Commune in French Polynesia, France

Pāʻea is a commune in the suburbs of Papeʻete in French Polynesia, an overseas territory of France in the southern Pacific Ocean. Pāʻea is located on the island of Tahiti, in the administrative subdivision of the Windward Islands, themselves part of the Society Islands. At the 2022 census it had a population of 12,756.

Tahiti's west coast freeway runs through Pāʻea and ends in Teahupoʻo down south. Going northbound would take drivers toward Papeʻete.

The area of Pāʻea was first settled by Polynesian explorers. Captain James Cook had arrived in 1769. Pāʻea was part of the Kingdom of Tahiti until France claimed the islands of French Polynesia.

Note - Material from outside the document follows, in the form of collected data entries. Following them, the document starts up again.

<file path="config.mk">
export PLATFORM = sky130hd
export DESIGN_NAME = mcuid_core
export DESIGN_NICKNAME = d
export VERILOG_FILES = /design/src/design/mcuid_pkg.sv /design/src/design/mcuid_phase.sv /design/src/design/mcuid_fields.sv /design/src/design/mcuid_core.sv
export VERILOG_INCLUDE_DIRS = /design/src /design/src/design
export SDC_FILE = /design/constraint.sdc
export NUM_CORES = 1
export LEC_CHECK = 0
export BUFFER_PORTS_ARGS = -buffer_cell sky130_fd_sc_hd__buf_4
export CAP_MARGIN = 10
export CORE_MARGIN = 4
export CORE_UTILIZATION = 30
export DETAILED_ROUTE_END_ITERATION = 12
export PLACE_DENSITY_LB_ADDON = 0.2
export SLEW_MARGIN = 30
export SYNTH_ARGS = -nofsm -noshare
export SYNTH_HDL_FRONTEND = slang
export SYNTH_SLANG_ARGS = --single-unit
</file>
<file path="constraint.sdc">
create_clock -name clk_in -period 3.1 [get_ports clk_in]
set_clock_uncertainty 0.15 [all_clocks]
set_input_delay 0.465 -clock clk_in [delete_from_list [all_inputs] [get_ports clk_in]]
set_output_delay 0.465 -clock clk_in [all_outputs]
set_load 0.02 [all_outputs]
</file>
--- src/hw/rsc_pkg.sv ---
// rsc_pkg: register map, field positions, codes and timing for the
// reset state manager.
// assumes a 32-bit apb bus and a slow-clock enable pulse from outside.
package rsc_pkg;
	// ==========================================================
	// register offsets
	localparam logic [7:0] RSC_OFF_COMMAND = 8'h00;
	localparam logic [7:0] RSC_OFF_STATUS = 8'h04;
	localparam logic [7:0] RSC_OFF_MODE = 8'h08;
	// ==========================================================
	// field positions
	localparam int RSC_CMD_CPU = 0;
	localparam int RSC_CMD_PERIPH = 2;
	localparam int RSC_CMD_PIN = 3;
	localparam int RSC_KEY_LSB = 24;
	localparam logic [7:0] RSC_KEY = 8'hA5;
	localparam int RSC_ST_USER = 0;
	localparam int RSC_ST_BROWN = 1;
	localparam int RSC_ST_CAUSE_LSB = 8;
	localparam int RSC_ST_PIN = 16;
	localparam int RSC_ST_BUSY = 17;
	localparam int RSC_MD_UREN = 0;
	localparam int RSC_MD_UIEN = 4;
	localparam int RSC_MD_LEN_LSB = 8;
	localparam int RSC_MD_BIEN = 16;
	localparam logic [31:0] RSC_MODE_RESET = 32'h0000_0000;
	// ==========================================================
	// cause codes
	localparam logic [2:0] RSC_CAUSE_POWER = 3'h0;
	localparam logic [2:0] RSC_CAUSE_WDOG = 3'h2;
	localparam logic [2:0] RSC_CAUSE_SW = 3'h3;
	localparam logic [2:0] RSC_CAUSE_USER = 3'h4;
	localparam logic [2:0] RSC_CAUSE_BROWN = 3'h5;
	// ==========================================================
	// timing, in slow-clock cycles
	localparam logic [1:0] RSC_HOLD_CYCLES = 2'd3;
	localparam logic [1:0] RSC_RESYNC_CYCLES = 2'd2;

	typedef enum logic [2:0] {
		RSC_IDLE, RSC_POWER, RSC_BROWN, RSC_WDOG, RSC_SW, RSC_USER,
		RSC_USER_EXIT
	} rsc_state_e;

	// reset lines toward the core, active low
	typedef struct packed {
		logic cpu_n;
		logic periph_n;
		logic pin_n;
	} rsc_resets_s;
endpackage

The Faaa International Airport was built in 1962 and opened later on. The now defunct Air Moorea's flight 1121 crashed while it was flying to Moʻorea. Close to where the crash site is located lies a rock with the names of those people killed in the accident.

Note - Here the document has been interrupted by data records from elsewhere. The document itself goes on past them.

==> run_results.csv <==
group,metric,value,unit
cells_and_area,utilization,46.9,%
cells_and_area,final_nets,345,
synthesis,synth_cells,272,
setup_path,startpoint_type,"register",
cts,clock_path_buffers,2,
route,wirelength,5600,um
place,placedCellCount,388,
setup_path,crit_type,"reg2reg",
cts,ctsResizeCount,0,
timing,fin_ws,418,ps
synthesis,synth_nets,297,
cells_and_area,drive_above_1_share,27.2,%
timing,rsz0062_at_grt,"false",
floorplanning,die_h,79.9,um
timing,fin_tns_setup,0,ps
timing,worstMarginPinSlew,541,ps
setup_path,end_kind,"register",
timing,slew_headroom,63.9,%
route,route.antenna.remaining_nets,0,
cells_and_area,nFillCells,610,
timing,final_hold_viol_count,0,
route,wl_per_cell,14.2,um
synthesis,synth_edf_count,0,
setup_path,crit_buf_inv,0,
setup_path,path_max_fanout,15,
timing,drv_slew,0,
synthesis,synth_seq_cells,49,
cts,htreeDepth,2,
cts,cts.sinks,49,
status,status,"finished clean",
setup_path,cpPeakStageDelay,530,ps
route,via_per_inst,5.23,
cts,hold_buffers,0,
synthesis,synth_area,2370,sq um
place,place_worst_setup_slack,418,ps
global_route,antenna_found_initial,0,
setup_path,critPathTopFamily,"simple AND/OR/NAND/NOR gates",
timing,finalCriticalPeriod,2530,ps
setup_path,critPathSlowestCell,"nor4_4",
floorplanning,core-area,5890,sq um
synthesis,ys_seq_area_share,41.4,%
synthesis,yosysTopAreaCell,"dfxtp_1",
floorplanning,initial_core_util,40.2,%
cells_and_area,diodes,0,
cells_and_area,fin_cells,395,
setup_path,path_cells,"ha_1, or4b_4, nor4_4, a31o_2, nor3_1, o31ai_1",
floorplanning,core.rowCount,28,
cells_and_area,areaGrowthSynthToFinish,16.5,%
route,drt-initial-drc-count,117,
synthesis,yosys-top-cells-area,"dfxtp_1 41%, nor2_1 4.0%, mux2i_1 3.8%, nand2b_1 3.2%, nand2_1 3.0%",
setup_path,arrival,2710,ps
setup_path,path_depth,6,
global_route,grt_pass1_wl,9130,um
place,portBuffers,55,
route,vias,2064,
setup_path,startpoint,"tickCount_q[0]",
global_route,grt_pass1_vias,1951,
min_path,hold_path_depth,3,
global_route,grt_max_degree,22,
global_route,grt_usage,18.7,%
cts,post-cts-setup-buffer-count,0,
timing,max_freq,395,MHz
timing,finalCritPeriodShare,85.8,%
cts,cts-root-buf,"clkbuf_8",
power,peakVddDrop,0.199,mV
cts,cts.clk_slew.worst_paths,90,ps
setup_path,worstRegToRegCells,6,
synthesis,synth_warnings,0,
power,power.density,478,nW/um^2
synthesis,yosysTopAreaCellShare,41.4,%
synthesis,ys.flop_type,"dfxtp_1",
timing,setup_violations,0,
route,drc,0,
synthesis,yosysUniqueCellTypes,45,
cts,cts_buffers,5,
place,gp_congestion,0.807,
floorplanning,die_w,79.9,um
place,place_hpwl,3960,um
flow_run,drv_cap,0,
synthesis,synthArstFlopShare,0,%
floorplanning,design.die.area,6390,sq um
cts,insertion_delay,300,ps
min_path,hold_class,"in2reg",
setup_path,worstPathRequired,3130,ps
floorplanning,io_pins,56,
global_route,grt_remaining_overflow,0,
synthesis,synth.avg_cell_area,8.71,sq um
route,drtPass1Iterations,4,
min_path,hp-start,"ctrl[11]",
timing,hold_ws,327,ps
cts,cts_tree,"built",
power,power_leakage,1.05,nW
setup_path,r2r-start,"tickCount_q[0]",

Moʻorea is north of Pāʻea and is seen as a gray mound sticking out of the Pacific Ocean. Mount Orohena is a major mountain nearby measuring 7,330 feet tall.

==Geography==
===Climate===
Pāʻea has a tropical rainforest climate (Köppen climate classification Af). The average annual temperature in Pāʻea is 25.9 C. The average annual rainfall is 2221.3 mm with December as the wettest month. The temperatures are highest on average in March, at around 27.3 C, and lowest in July, at around 24.3 C. The highest temperature ever recorded in Paea was 35.1 C on 19 March 1998; the coldest temperature ever recorded was 15.9 C on 30 August 1976.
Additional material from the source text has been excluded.